🚨SPOILERS AHEAD 🚨 Thoughts and opinions about the fantasy film starring Ryan Reynolds began to surface shortly after the premiere in New York on Thursday.
The reviews are in for the first-ever live-action Pokémon film, POKÉMON Detective Pikachu, which currently has a Metascore of 50 out of 100 based on 18 critics. To see what several outlets had to say about the latest Pokémon movie, check out the review excerpts below:
Smith’s character gives the story an emotional weight and Reynolds delivers an endearing comedic performance that’s closer to his subversive Deadpool schtick than you’d expect. While video game movies haven’t had the best track record, this movie is by and far the best example of how to do one right.
Detective Pikachu is a fever dream — a product of night time car rides with a Game Boy, staring up at the street lamps that pass you by, painting the darkened sky with wild imaginations of what a world full of Pokémon might feel like. Detective Pikachu is a silly, almost hallucinogenic ride.
It turns out Pokemon Detective Pikachu isn’t half bad.
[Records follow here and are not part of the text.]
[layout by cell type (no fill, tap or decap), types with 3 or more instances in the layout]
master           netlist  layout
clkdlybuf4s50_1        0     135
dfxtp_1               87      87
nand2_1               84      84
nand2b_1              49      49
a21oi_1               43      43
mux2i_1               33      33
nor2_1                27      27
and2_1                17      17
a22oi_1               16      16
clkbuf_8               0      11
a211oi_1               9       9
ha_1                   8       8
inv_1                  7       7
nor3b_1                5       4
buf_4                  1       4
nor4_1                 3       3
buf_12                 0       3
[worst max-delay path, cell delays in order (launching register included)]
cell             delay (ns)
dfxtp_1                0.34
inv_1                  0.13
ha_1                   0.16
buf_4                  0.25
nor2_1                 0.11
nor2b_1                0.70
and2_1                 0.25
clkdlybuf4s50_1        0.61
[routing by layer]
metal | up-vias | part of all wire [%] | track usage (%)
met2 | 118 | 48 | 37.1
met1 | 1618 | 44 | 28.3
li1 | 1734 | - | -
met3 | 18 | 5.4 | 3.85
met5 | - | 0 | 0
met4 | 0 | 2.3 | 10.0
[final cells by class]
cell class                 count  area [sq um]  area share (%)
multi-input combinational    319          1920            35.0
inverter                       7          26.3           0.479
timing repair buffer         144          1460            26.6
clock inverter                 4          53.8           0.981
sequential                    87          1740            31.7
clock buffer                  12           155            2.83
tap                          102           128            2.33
<file path="config.mk">
export PLATFORM = sky130hd
export DESIGN_NAME = mapper_mmc1_flat
export DESIGN_NICKNAME = d
export VERILOG_FILES = /design/src/rtl/mapper_mmc1_if.sv /design/src/rtl/mapper_mmc1.sv /design/src/flat_wrapper.sv
export SDC_FILE = /design/constraint.sdc
export NUM_CORES = 1
export LEC_CHECK = 0
export CORE_MARGIN = 2
export CORE_UTILIZATION = 40
export CTS_BUF_LIST = sky130_fd_sc_hd__clkbuf_16
export DETAILED_ROUTE_END_ITERATION = 6
export HOLD_SLACK_MARGIN = 0.1
export PLACE_DENSITY = 0.85
export REMOVE_ABC_BUFFERS = 1
export SLEW_MARGIN = 20
export SYNTH_ARGS = -nofsm -noshare
export SYNTH_HDL_FRONTEND = slang
export SYNTH_SLANG_ARGS = --single-unit
</file>
<file path="constraint.sdc">
create_clock -name clock -period 2.4 [get_ports clock]
set_input_delay 0.6 -clock clock [delete_from_list [all_inputs] [get_ports clock]]
set_output_delay 0.6 -clock clock [all_outputs]
set_load 0.005 [all_outputs]
</file>
<file path="src/rtl/mapper_mmc1_if.sv">
// Bus bundle between the CPU/PPU side and the MMC1 mapper: CPU write port,
// PPU address, and the translated PRG/CHR/VRAM outputs.
interface mapper_mmc1_if #(
  parameter int PRG_AW = 17,
  parameter int CHR_AW = 17
);
  logic              ce;
  logic [15:0]       cpu_a;
  logic [7:0]        cpu_d;
  logic              cpu_w;
  logic [13:0]       chra;
  logic [PRG_AW-1:0] prg_address;
  logic [CHR_AW-1:0] chr_address;
  logic              ciram_a10;
  logic              prg_ram_en;

  modport master (
    output ce, cpu_a, cpu_d, cpu_w, chra,
    input  prg_address, chr_address, ciram_a10, prg_ram_en
  );

  modport slave (
    input  ce, cpu_a, cpu_d, cpu_w, chra,
    output prg_address, chr_address, ciram_a10, prg_ram_en
  );
endinterface

</file>
<file path="src/rtl/mapper_mmc1.sv">
// MMC1 (SxROM) mapper: 5-bit serial register port at $8000-$FFFF and the
// combinational PRG/CHR bank translation plus nametable mirroring.
module mapper_mmc1 #(
  parameter int PRG_AW = 17,
  parameter int CHR_AW = 17
) (
  input  logic          clock,
  input  logic          reset,
  mapper_mmc1_if.slave  bus
);
  localparam logic [3:0] PRG_MASK = 4'((1 << (PRG_AW - 14)) - 1);

  logic [4:0] sr_reg;
  logic [2:0] cnt_reg;
  logic       wr_prev_reg;
  logic [4:0] ctrl_reg;
  logic [4:0] chr0_reg;
  logic [4:0] chr1_reg;
  logic [4:0] prg_reg;

  logic       wr_hit;
  logic       wr_accept;
  logic [4:0] shift_next;

  assign wr_hit     = bus.cpu_w & bus.cpu_a[15];
  // Only the first cycle of a run of back-to-back writes is taken (RMW double writes).
  assign wr_accept  = bus.ce & wr_hit & ~wr_prev_reg;
  assign shift_next = {bus.cpu_d[0], sr_reg[4:1]};

  always_ff @(posedge clock or posedge reset) begin
    if (reset) begin
      sr_reg      <= 5'h00;
      cnt_reg     <= 3'd0;
      wr_prev_reg <= 1'b0;
      ctrl_reg    <= 5'h0C;
      chr0_reg    <= 5'h00;
      chr1_reg    <= 5'h00;
      prg_reg     <= 5'h00;
    end else if (bus.ce) begin
      wr_prev_reg <= wr_hit;
      if (wr_accept) begin
        if (bus.cpu_d[7]) begin
          sr_reg   <= 5'h00;
          cnt_reg  <= 3'd0;
          ctrl_reg <= ctrl_reg | 5'h0C;
        end else if (cnt_reg != 3'd4) begin
          sr_reg  <= shift_next;
          cnt_reg <= cnt_reg + 3'd1;
        end else begin
          case (bus.cpu_a[14:13])
            2'd0:    ctrl_reg <= shift_next;
            2'd1:    chr0_reg <= shift_next;
            2'd2:    chr1_reg <= shift_next;
            default: prg_reg  <= shift_next;
          endcase
          sr_reg  <= 5'h00;
          cnt_reg <= 3'd0;
        end
      end
    end
  end

  logic [3:0] prg_b;
  logic [3:0] prg_bank;
  logic [4:0] chr_bank;
  logic       ciram_next;

  always_comb begin
    prg_b = prg_reg[3:0] & PRG_MASK;
    case (ctrl_reg[3:2])
      2'd0, 2'd1: prg_bank = {prg_b[3:1], bus.cpu_a[14]};
      2'd2:       prg_bank = bus.cpu_a[14] ? prg_b : 4'd0;
      default:    prg_bank = bus.cpu_a[14] ? PRG_MASK : prg_b;
    endcase
  end

  always_comb begin
    if (ctrl_reg[4])
      chr_bank = bus.chra[12] ? chr1_reg : chr0_reg;
    else
      chr_bank = {chr0_reg[4:1], bus.chra[12]};
  end

  always_comb begin
    case (ctrl_reg[1:0])
      2'd0:    ciram_next = 1'b0;
      2'd1:    ciram_next = 1'b1;
      2'd2:    ciram_next = bus.chra[10];
      default: ciram_next = bus.chra[11];
    endcase
  end

  assign bus.prg_address = PRG_AW'({prg_bank, bus.cpu_a[13:0]});
  assign bus.chr_address = CHR_AW'({chr_bank, bus.chra[11:0]});
  assign bus.ciram_a10   = ciram_next;
  assign bus.prg_ram_en  = ~prg_reg[4];

  logic unused_bits;
  assign unused_bits = ^{bus.cpu_d[6:1], bus.chra[13]};
endmodule

</file>
<file path="src/flat_wrapper.sv">
// flat-port wrapper written by rule: the top's interface ports become plain ports
module mapper_mmc1_flat 
#(
  parameter int PRG_AW = 17,
  parameter int CHR_AW = 17
)
  (clock, reset, bus_ce, bus_cpu_a, bus_cpu_d, bus_cpu_w, bus_chra, bus_prg_address, bus_chr_address, bus_ciram_a10, bus_prg_ram_en);
  mapper_mmc1_if #(.PRG_AW(PRG_AW), .CHR_AW(CHR_AW)) bus_i ();
  input  logic clock;
  input  logic reset;
  input wire logic [$bits(bus_i.ce)-1:0] bus_ce;
  input wire logic [$bits(bus_i.cpu_a)-1:0] bus_cpu_a;
  input wire logic [$bits(bus_i.cpu_d)-1:0] bus_cpu_d;
  input wire logic [$bits(bus_i.cpu_w)-1:0] bus_cpu_w;
  input wire logic [$bits(bus_i.chra)-1:0] bus_chra;
  output wire logic [$bits(bus_i.prg_address)-1:0] bus_prg_address;
  output wire logic [$bits(bus_i.chr_address)-1:0] bus_chr_address;
  output wire logic [$bits(bus_i.ciram_a10)-1:0] bus_ciram_a10;
  output wire logic [$bits(bus_i.prg_ram_en)-1:0] bus_prg_ram_en;
  assign bus_i.ce = bus_ce;
  assign bus_i.cpu_a = bus_cpu_a;
  assign bus_i.cpu_d = bus_cpu_d;
  assign bus_i.cpu_w = bus_cpu_w;
  assign bus_i.chra = bus_chra;
  assign bus_prg_address = bus_i.prg_address;
  assign bus_chr_address = bus_i.chr_address;
  assign bus_ciram_a10 = bus_i.ciram_a10;
  assign bus_prg_ram_en = bus_i.prg_ram_en;
  mapper_mmc1 #(.PRG_AW(PRG_AW), .CHR_AW(CHR_AW)) u_core (.clock(clock), .reset(reset), .bus(bus_i));
endmodule
</file>
==> flow_metrics.py <==
metrics = {
    "place": {
        "port_buffers": 24,
        "place_congestion": 0.740,
        "placed_cells": 180,
        "hpwl_mm": 2.42,
        "dpl-instance-area_mm2": 0.00169,
    },
    "clocking": {
        "tritoncts": "done",
        "cts_made_buffers": 3,
        "cts_max_level": 1,
        "hold_buffers": 0,
        "worstSkewPairLatency_ns": 0.26,
        "cts_root_buf": "clkbuf_16",
        "clk_path_buf_depth": 2,
        "clock_sinks": 27,
        "clk_pin_slew_ns": 0.06,
    },
    "setup_path": {
        "path_class": "input pin to output pin",
        "worstPathRequired_ns": 1.80,
        "worstPathMaxFanout": 5,
        "worst_setup_path_end_kind": "output pin",
        "start_kind": "input pin",
        "arrival_ns": 1.77,
        "r2r_slack_ns": 0.60,
    },
    "die": {
        "core-area_mm2": 0.00366,
        "fp.dieH_um": 65.7,
        "die_w_um": 65.7,
        "dieArea_mm2": 0.00432,
        "io_pins": 78,
        "initial_core_util": 0.416,
        "placementRows": 22,
    },
    "power": {
        "totalPowerFinal_mw": 1.06,
        "power_density_mw_per_mm2": 597,
        "ir_worst_vdd_uv": 244,
        "leakagePower_nw": 0.884,
    },
    "detailed_routing": {
        "drt_iter0_drc": 44,
        "ant_nets": 0,
        "via_per_inst": 5.25,
        "drc_errors": 0,
        "post_drt_wl_per_cell_um": 17.0,
        "dr.pass1.iters": 3,
        "via_count": 971,
        "drt-total-wl_mm": 3.14,
    },
    "sta": {
        "fin_crit_sh": 0.986,
        "finClkSkew_ns": 0.00256,
        "final_hold_viol_count": 0,
        "relSlewSlack": 0.699,
        "worst_slew_pin_slew_ns": 0.450,
        "maxSlewViolCount": 0,
        "timing.fmax_ghz": 0.423,
        "fin_setup_tns_ns": 0,
        "finalCriticalPeriod_ns": 2.37,
        "finalSetupViolCount": 0,
    },
    "layout": {
        "post-route-util": 0.486,
        "layout_commonest_cell": "dfrtp_1",
        "final-instance-count-excl-fill": 185,
        "layout.nets": 182,
        "diodes": 0,
        "area_growth_pct": 16.8,
        "finalInstanceArea_mm2": 0.00178,
        "final_cell_mix": "dfrtp_1, clkdlybuf4s50_1, mux2_2, a21oi_1, inv_1",
        "drive_above_1_share": 0.307,
    },
    "synthesis": {
        "synthCells": 128,
        "ys_seq_area_frac": 0.445,
        "synth_cell_type_count": 27,
        "syn_area_mm2": 0.00152,
        "post_synth.cell_area_avg_um2": 11.9,
        "ys_seq_elements": 27,
        "ys_warn_count": 0,
    },
    "grt": {
        "grtUsageTotal": 0.165,
        "antenna_found_initial": 0,
        "grt_pass1_wl_mm": 5.29,
        "grt_pass1_vias": 1071,
        "grt.overflow.total": 0,
        "grt_start_max_net_pins": 28,
    },
    "worst_hold_path": {
        "holdCritPathClass": "flip-flop to flip-flop",
    },
    "status": {
        "status": "finished, final reports clean",
    },
    "run": {
        "maxCapViolations": 0,
    },
}
==> cell usage after synthesis (all sizes together) <==
library cell | n | area (um2)
nor2b | 1 | 6.26
a21o | 1 | 7.51
dfstp | 2 | 52.6
inv | 7 | 26.3
mux2 | 22 | 263
or4b | 1 | 13.8
nand3 | 2 | 10.0
a21oi | 9 | 45.0
nor4 | 3 | 63.8
o21bai | 1 | 7.51
nand3b | 1 | 7.51
buf | 27 | 200
nand2 | 2 | 7.51
or2 | 1 | 6.26
nand4b | 1 | 23.8
ha | 2 | 25.0
dfrtp | 25 | 626
nor2 | 6 | 22.5
a31oi | 1 | 6.26
a211oi | 1 | 7.51
a22o | 6 | 52.6
o21ai | 1 | 5.00
or4 | 1 | 7.51
nand2b | 2 | 12.5
o22a | 2 | 17.5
Without Reynolds this would be pretty run-of-the-mill; with him it’s a perfectly acceptable family movie. Given the history, that’s a giant leap for Pokémon-kind.
It seems that this particular game of Pokémon needed more time at the gym. Yes, that’s a “Pokémon Go” reference, and if you can’t follow it, don’t bother.
As the wisecracking voice of Pikachu, Ryan Reynolds deserves some sort of special citation for doing the best he can without Deadpool’s f-bombs (or a decent script) to lean on. But the main problem is that the film’s gumball-mayhem plot is so frenetic that it’s impossible to determine if it makes a lick of sense. Maybe that was the point.
Has ambition and style in spades – and thankfully, a plenty sassy Ryan Reynolds in the form of a little yellow rabbit-y dude – even if the quasi-noir private-eye tale is rather uninspired on the whole.
Though consistent with the game (with a few extra but obvious twists thrown in for good measure), the story of “Detective Pikachu” doesn’t allow nearly enough Pokémon-related action, while the quality of the computer animation (by Moving Picture Co. and Framestore) falls far short of the basic level of competency audiences have come to expect from effects movies.
You’ve played Pokémon Go, right? Call this one Pokémon Don’t Go.